Model selection is the task of selecting a statistical model from a set of candidate models, given data.Instances include tuning parameter selection, feature selection in regression and classification, pattern recovery, nonparametric estimation. Model selection can also be viewed as a particular case of model aggregation.
Faculty Researchers: Sumanta Basu, James Booth, Florentina Bunea, Yang Ning, Marten Wegkamp, and Marty Wells.
Spatial Analysis or Spatial Statistics
Spatial statistics is the study of models, methods, and computational techniques for spatially-referenced data, with the goal of making predictions of and drawing inferences about spatial processes.
Faculty Researchers: Joe Guinness
The field of Statistical genetics focuses on development and application of quantitative methods for drawing inferences from genetic data. Using techniques from statistics, computer science and bioinformatics, statistical geneticists help gain insight into the genetic basis of phenotypes and diseases.
Faculty Researchers: Sumanta Basu, James Booth, Jason Mezey, and Yang Ning.
A stochastic process is a family of random variables, where each member is associated with an index from an index set. The type of variable is general, but common specifications are scalar, vector, matrix, or function valued random variables. The index set is also general, but common specification are the natural numbers or the real numbers, which define discrete indexed and continually indexed processes, respectively. For the former, the indexed family is considered a sequence, and the index is often associated with a time ordering. For the later, the index may be associated with continuous time, but it is also commonly associated with continuous space (location), in one, two, or three dimensions.
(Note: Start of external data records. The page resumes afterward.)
===== config.mk =====
export PLATFORM = sky130hd
export DESIGN_NAME = fp_add_issuer_flat
export DESIGN_NICKNAME = d
export VERILOG_FILES = /design/src/rtl/fp_add_issuer_if.sv /design/src/rtl/fp_add_issuer.sv /design/src/flat_wrapper.sv
export SDC_FILE = /design/constraint.sdc
export NUM_CORES = 1
export LEC_CHECK = 0
export ABC_AREA = 1
export ABC_CLOCK_PERIOD_IN_PS = 3700
export CORE_MARGIN = 8
export CORE_UTILIZATION = 54
export CTS_CLUSTER_DIAMETER = 120
export DETAILED_ROUTE_END_ITERATION = 12
export PLACE_DENSITY = 0.76
export SYNTH_ARGS = -nofsm -noshare
export SYNTH_HDL_FRONTEND = slang
export SYNTH_SLANG_ARGS = --single-unit

===== constraint.sdc =====
create_clock -name clk -period 3.7 [get_ports clk]
set_clock_uncertainty 0.15 [all_clocks]
set_input_delay 0.37 -clock clk [delete_from_list [all_inputs] [get_ports clk]]
set_output_delay 0.37 -clock clk [all_outputs]
set_load 0.01 [all_outputs]

===== src/rtl/fp_add_issuer_if.sv =====
// Bundle of the request, adder-facing and result signals of fp_add_issuer.
// Handshakes: a transfer happens on a rising edge where valid && ready; valid may rise without waiting for ready.
interface fp_add_issuer_if #(
   parameter int WIDTH = 32
);
   logic             in_valid;
   logic             in_ready;
   logic [WIDTH-1:0] in_a;
   logic [WIDTH-1:0] in_b;
   logic             in_op;
   logic [WIDTH-1:0] add_a;
   logic [WIDTH-1:0] add_b;
   logic             add_op;
   logic [WIDTH-1:0] add_result;
   logic             out_valid;
   logic             out_ready;
   logic [WIDTH-1:0] out_data;
   logic             busy;

   modport master (
      output in_valid, in_a, in_b, in_op, add_result, out_ready,
      input  in_ready, add_a, add_b, add_op, out_valid, out_data, busy
   );

   modport slave (
      input  in_valid, in_a, in_b, in_op, add_result, out_ready,
      output in_ready, add_a, add_b, add_op, out_valid, out_data, busy
   );
endinterface


===== src/rtl/fp_add_issuer.sv =====
// Issue/collect front end for a fixed-latency pipelined FP adder: registers operands,
// tracks ops with a valid shift register and returns results in order via a credit-protected FIFO.
module fp_add_issuer #(
   parameter int WIDTH      = 32,
   parameter int LATENCY    = 7,
   parameter int FIFO_DEPTH = 8
) (
   input logic            clk,
   input logic            rst_n,
   fp_add_issuer_if.slave bus
);
   localparam int PW = $clog2(FIFO_DEPTH);
   localparam int CW = PW + 1;

   logic             issue;
   logic             retire;
   logic             pop;
   logic [WIDTH-1:0] wr_data;
   logic [CW:0]      credit_used;

   logic [WIDTH-1:0]   add_a_q, add_a_d;
   logic [WIDTH-1:0]   add_b_q, add_b_d;
   logic               add_op_q, add_op_d;
   logic [LATENCY-1:0] vld_sr_q, vld_sr_d;
   logic [CW-1:0]      inflight_q, inflight_d;
   logic [CW-1:0]      count_q, count_d;
   logic [PW-1:0]      wr_ptr_q, wr_ptr_d;
   logic [PW-1:0]      rd_ptr_q, rd_ptr_d;
   logic [WIDTH-1:0]   mem_q [FIFO_DEPTH];
   logic [WIDTH-1:0]   mem_d [FIFO_DEPTH];

   // Credit uses only registered state, so a pop frees space one cycle later.
   assign credit_used  = {1'b0, count_q} + {1'b0, inflight_q};
   assign bus.in_ready = rst_n && (credit_used < (CW+1)'(FIFO_DEPTH));

   assign issue   = bus.in_valid && bus.in_ready;
   assign retire  = vld_sr_q[LATENCY-1];
   assign pop     = bus.out_ready && (count_q != '0);
   // Collapse -0 (and +0) onto a single canonical zero.
   assign wr_data = (bus.add_result[WIDTH-2:0] == '0) ? '0 : bus.add_result;

   always_comb begin
      add_a_d    = add_a_q;
      add_b_d    = add_b_q;
      add_op_d   = add_op_q;
      vld_sr_d   = (vld_sr_q << 1) | LATENCY'(issue);
      inflight_d = inflight_q;
      count_d    = count_q;
      wr_ptr_d   = wr_ptr_q;
      rd_ptr_d   = rd_ptr_q;
      mem_d      = mem_q;

      if (issue) begin
         add_a_d  = bus.in_a;
         add_b_d  = bus.in_b;
         add_op_d = bus.in_op;
      end

      case ({issue, retire})
         2'b10:   inflight_d = inflight_q + CW'(1);
         2'b01:   inflight_d = inflight_q - CW'(1);
         default: inflight_d = inflight_q;
      endcase

      case ({retire, pop})
         2'b10:   count_d = count_q + CW'(1);
         2'b01:   count_d = count_q - CW'(1);
         default: count_d = count_q;
      endcase

      if (retire) begin
         mem_d[wr_ptr_q] = wr_data;
         wr_ptr_d        = wr_ptr_q + PW'(1);
      end
      if (pop) begin
         rd_ptr_d = rd_ptr_q + PW'(1);
      end
   end

   always_ff @(posedge clk) begin
      if (!rst_n) begin
         add_a_q    <= '0;
         add_b_q    <= '0;
         add_op_q   <= 1'b0;
         vld_sr_q   <= '0;
         inflight_q <= '0;
         count_q    <= '0;
         wr_ptr_q   <= '0;
         rd_ptr_q   <= '0;
      end else begin
         add_a_q    <= add_a_d;
         add_b_q    <= add_b_d;
         add_op_q   <= add_op_d;
         vld_sr_q   <= vld_sr_d;
         inflight_q <= inflight_d;
         count_q    <= count_d;
         wr_ptr_q   <= wr_ptr_d;
         rd_ptr_q   <= rd_ptr_d;
      end
   end

   // Storage needs no reset: occupancy gates every read.
   always_ff @(posedge clk) begin
      mem_q <= mem_d;
   end

   assign bus.add_a     = add_a_q;
   assign bus.add_b     = add_b_q;
   assign bus.add_op    = add_op_q;
   assign bus.out_valid = (count_q != '0);
   assign bus.out_data  = (count_q != '0) ? mem_q[rd_ptr_q] : '0;
   assign bus.busy      = (inflight_q != '0) || (count_q != '0);
endmodule


===== src/flat_wrapper.sv =====
// flat-port wrapper written by rule: the top's interface ports become plain ports
module fp_add_issuer_flat 
#(
   parameter int WIDTH      = 32,
   parameter int LATENCY    = 7,
   parameter int FIFO_DEPTH = 8
)
  (clk, rst_n, bus_in_valid, bus_in_a, bus_in_b, bus_in_op, bus_add_result, bus_out_ready, bus_in_ready, bus_add_a, bus_add_b, bus_add_op, bus_out_valid, bus_out_data, bus_busy);
  fp_add_issuer_if #(.WIDTH(WIDTH)) bus_i ();
  input logic clk;
  input logic rst_n;
  input wire logic [$bits(bus_i.in_valid)-1:0] bus_in_valid;
  input wire logic [$bits(bus_i.in_a)-1:0] bus_in_a;
  input wire logic [$bits(bus_i.in_b)-1:0] bus_in_b;
  input wire logic [$bits(bus_i.in_op)-1:0] bus_in_op;
  input wire logic [$bits(bus_i.add_result)-1:0] bus_add_result;
  input wire logic [$bits(bus_i.out_ready)-1:0] bus_out_ready;
  output wire logic [$bits(bus_i.in_ready)-1:0] bus_in_ready;
  output wire logic [$bits(bus_i.add_a)-1:0] bus_add_a;
  output wire logic [$bits(bus_i.add_b)-1:0] bus_add_b;
  output wire logic [$bits(bus_i.add_op)-1:0] bus_add_op;
  output wire logic [$bits(bus_i.out_valid)-1:0] bus_out_valid;
  output wire logic [$bits(bus_i.out_data)-1:0] bus_out_data;
  output wire logic [$bits(bus_i.busy)-1:0] bus_busy;
  assign bus_i.in_valid = bus_in_valid;
  assign bus_i.in_a = bus_in_a;
  assign bus_i.in_b = bus_in_b;
  assign bus_i.in_op = bus_in_op;
  assign bus_i.add_result = bus_add_result;
  assign bus_i.out_ready = bus_out_ready;
  assign bus_in_ready = bus_i.in_ready;
  assign bus_add_a = bus_i.add_a;
  assign bus_add_b = bus_i.add_b;
  assign bus_add_op = bus_i.add_op;
  assign bus_out_valid = bus_i.out_valid;
  assign bus_out_data = bus_i.out_data;
  assign bus_busy = bus_i.busy;
  fp_add_issuer #(.WIDTH(WIDTH), .LATENCY(LATENCY), .FIFO_DEPTH(FIFO_DEPTH)) u_core (.clk(clk), .rst_n(rst_n), .bus(bus_i));
endmodule

==> results.md, run 1 <==
* Vias in the first global route at 9,873
* CP Launch Type: flop
* Fin nets at 1,644
* Mean Syn Cell Area at between 10 and 15 um^2
* Routed len/inst at 17.6 um
* Total track usage at a little over a fifth
* Placed instance count at 1,826
* Layout Area Growth over Synthesis at 24.1%
* Die W at 177 um
* Fill cells at 1,908
* Final Cycle Share at 88.4%
* Crit path DAT at 2750 ps
* Register bit total from synthesis at between 300 and 400
* Sequential fraction of the synthesis area at 67.4%
* CP max FO at 53
* Drt drc at 0
* Peak supply drop at 451 uV
* Post-Route Setup TNS at 0 ps
* Initial Util at a little over half
* Via/cell ratio at roughly 5.2
* Distinct cells, synth at 25
* Half-perimeter wire length after placement at 20.0 mm
* Routed vias at 9,911
* Yosys warning count at 0
* Tmin final at 3270 ps
* Clk sinks at about 340
* RSZ-0062 raised after global routing: no
* Post-CTS setup repair buffer count at 0
* Hold WC Path Type: reg2reg
* Setup crit end kind: output port
* Initial antenna violation count at 0
* H-Tree Depth at 2
* PortBufs at 200
* Setup-failing EPs final at 0
* Global-route wire length before repair at 52.6 mm
* Clock Tree Root: clkbuf_16
* Number of CTS-inserted buffers at 37
* Mapped Cells at 1,377
* WS Path Type: reg2out
* Worst EP required at 3180 ps
* Row Count at 59
* FMAX at 306 MHz
* Maximum clock path buffer count at 3
* Worst skew pair latency at between 500 and 600 ps
* Io pins at approximately 200
* Slew @ Worst Pin at 1210 ps
* Die Y at 177 um
* Synthesized area at 14,000 um^2
* Final cell count without fillers at 1,892
* GP Congestion at 0.783
* Max-cap violations at 0
* Power per cell area at 669 nW/um^2
* CTS tree: yes
* Detail Route Antenna Nets at 0
* Iter 0 DRT Violations at slightly below 800
* Layout cells sized above 1 at between 5 and 6%
* Area of the core at 25,700 um^2
* Total wire length at 33.3 mm
* DIE AREA at ~31,000 um^2
* Net Count, Synth at 1,491
* Ant diodes at 0
* Pin count of the biggest net entering global routing at 130
* GRT Residual Overflow at 0
* First drt pass iteration count at 5
* Relative slew slack at 18.8%
* CTS clk-pin slew, worst paths at about 60 ps
* Hold Vio Cnt, Final at 0
* Leak pwr at 6.56 nW
* Outcome: complete, no violations
* # hold bufs at CTS at 0
* Post_cts resized at 0
* Slew Limit Fails at 0
==> layer usage <==
metal	GRT usage, %	up-vias	wire length, um
li1	-	4847	-
met1	25.0	4627	12900
met2	35.6	381	16000
met3	8.49	56	3710
met4	6.30	0	711
met5	0	-	0
==> registers in the layout, indices dropped and copies added (netlist names) <==
name,cells
u_core.bus.add_b,32
u_core.wr_ptr_q,3
u_core.vld_sr_q,7
u_core.mem_q,256
u_core.bus.add_op,1
u_core.inflight_q,4
u_core.rd_ptr_q,3
u_core.count_q,4
u_core.bus.add_a,32
==> cells in the mapped netlist <==
cell	count	area share (%)
a21boi_0	1	0.054
a21oi_1	13	0.47
buf_1	2	0.054
buf_2	30	1.1
buf_4	5	0.27
buf_6	2	0.16
clkbuf_1	66	1.8
dfxtp_1	86	12
edfxtp_1	256	55
fa_1	2	0.29
ha_1	11	0.99
inv_1	94	2.5
nand2_1	198	5.3
nand3_1	8	0.29
nand3_2	1	0.072
nand4_1	3	0.13
nor2_1	386	10
nor2_2	1	0.045
nor3_1	2	0.072
o211ai_1	32	1.7
o21ai_0	138	4.9
o22ai_1	32	1.4
or2_2	1	0.045
xnor2_1	4	0.25
xor2_1	3	0.19
==> worst max-delay path, stage by stage, from the launching register on <==
cell and delay [ps]:
dfxtp_2 660, buf_12 320, buf_12 180, o21ai_0 120, o211ai_1 220, nand2_1 90, nor2_1 90, clkdlybuf4s50_1 540
==> path summary, 6_finish.rpt <==
check | slack [ps] | end | cells after the start | start
setup / recovery | 430 | bus_out_data[11] | 7 | u_core.rd_ptr_q[1]$_SDFFE_PN0P_
hold / removal | 260 | u_core.vld_sr_q[1]$_SDFF_PN0_ | 2 | u_core.vld_sr_q[0]$_SDFF_PN0_
setup reg to reg | 940 | u_core.count_q[3]$_SDFFE_PN0P_ | 13 | u_core.count_q[3]$_SDFFE_PN0P_
hold reg to reg | 260 | u_core.vld_sr_q[1]$_SDFF_PN0_ | 2 | u_core.vld_sr_q[0]$_SDFF_PN0_
==> final cells by class <==
cell class	instances	area, um^2	share of cell area (%)
inverter	94	354	2.04
sequential	342	9420	54.4
clock inverter	20	130	0.751
clock buffer	46	1000	5.79
multi-input combinational	836	3800	21.9
tap	335	419	2.42
timing repair buffer	219	2200	12.7
==> cell usage in the layout, fill, tap and decap left out, types with 2 or more instances in the layout <==
master | netlist | routed
nor2_1 | 386 | 378
edfxtp_1 | 256 | 256
clkdlybuf4s50_1 | 0 | 199
nand2_1 | 198 | 198
o21ai_0 | 138 | 138
inv_1 | 94 | 93
dfxtp_1 | 86 | 83
clkbuf_16 | 0 | 39
o22ai_1 | 32 | 32
o211ai_1 | 32 | 32
buf_4 | 5 | 14
a21oi_1 | 13 | 13
ha_1 | 11 | 11
clkinv_1 | 0 | 9
nor2_4 | 0 | 8
nand3_1 | 8 | 7
clkbuf_1 | 66 | 7
clkinv_2 | 0 | 5
buf_12 | 0 | 5
xnor2_1 | 4 | 4
nand4_1 | 3 | 3
xor2_1 | 3 | 3
nor3_1 | 2 | 2
fa_1 | 2 | 2
clkinvlp_4 | 0 | 2
clkinv_4 | 0 | 2
dfxtp_2 | 0 | 2
==> cell families (layout without fill, tap and decap cells) <==
family	count (synthesis)	after routing	share of synthesized area [%]
fa+ha+maj	13	13	1.27
buf+inv	199	379	5.86
simple gates	600	600	16.4
compound gates	216	216	8.63
xor+xnor	7	7	0.439
flops	342	342	67.4
==> report_power, final <==
part / internal [mW] / switching, mW / total [mW]
Sequential: 4.26 / 0.124 / 4.38
Combinational: 1.57 / 2.21 / 3.78
Clock: 1.99 / 1.43 / 3.43
Total: 7.82 / 3.76 / 11.6
==> stage by stage <==
step                      worst slack (ps)  hold slack (ps)  power (mW)  instance area (um^2)  util, %
after floorplan                       1020              240        6.59                 14000        -
after global routing                   241              274        12.2                 17300     67.4
final                                  427              259        11.6                 17300     67.4
after global placement                1030              243        8.15                 16200     63.0
after CTS                              401              261        11.7                 17300     67.4
after detailed placement               949              248        8.26                 16200     63.0
(Power assumes the default switching activity.)
==> run 2, diff against run 1 <==
--- a/config.mk
+++ b/config.mk
@@ -12,6 +12,7 @@
 export CTS_CLUSTER_DIAMETER = 120
 export DETAILED_ROUTE_END_ITERATION = 12
 export PLACE_DENSITY = 0.76
+export SKIP_LAST_GASP = 1
 export SYNTH_ARGS = -nofsm -noshare
 export SYNTH_HDL_FRONTEND = slang
 export SYNTH_SLANG_ARGS = --single-unit
==> results of run 2 <==
The final DEF is identical to that of run 1; final timing and power are the same.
Through such associations, the study and application of stochastic process is frequently linked to both time series analysis and spatial statistics.
Faculty Researchers: Ahmed El Alaoui, Ziv Goldfeld, Kengo Kato, David Matteson, and Gennady Samordinsky.
Statistical Optimal Transport in High Dimensions
Statistical optimal transport is the area of statistics and machine learning devoted to coupling two separate distributions in an optimal way, with applications including non-parametric inference, goodnesss-of-fit testing, domain adaptation and data alignment, among very many other. The study of its high dimensional aspects is born from the need to address modern challenges in this area, and involves developing new notions of optimal transport that avoid the curse of dimensionality and the computational burden associated with classical approaches.
Faculty Researchers: Florentina Bunea and Kengo Kato.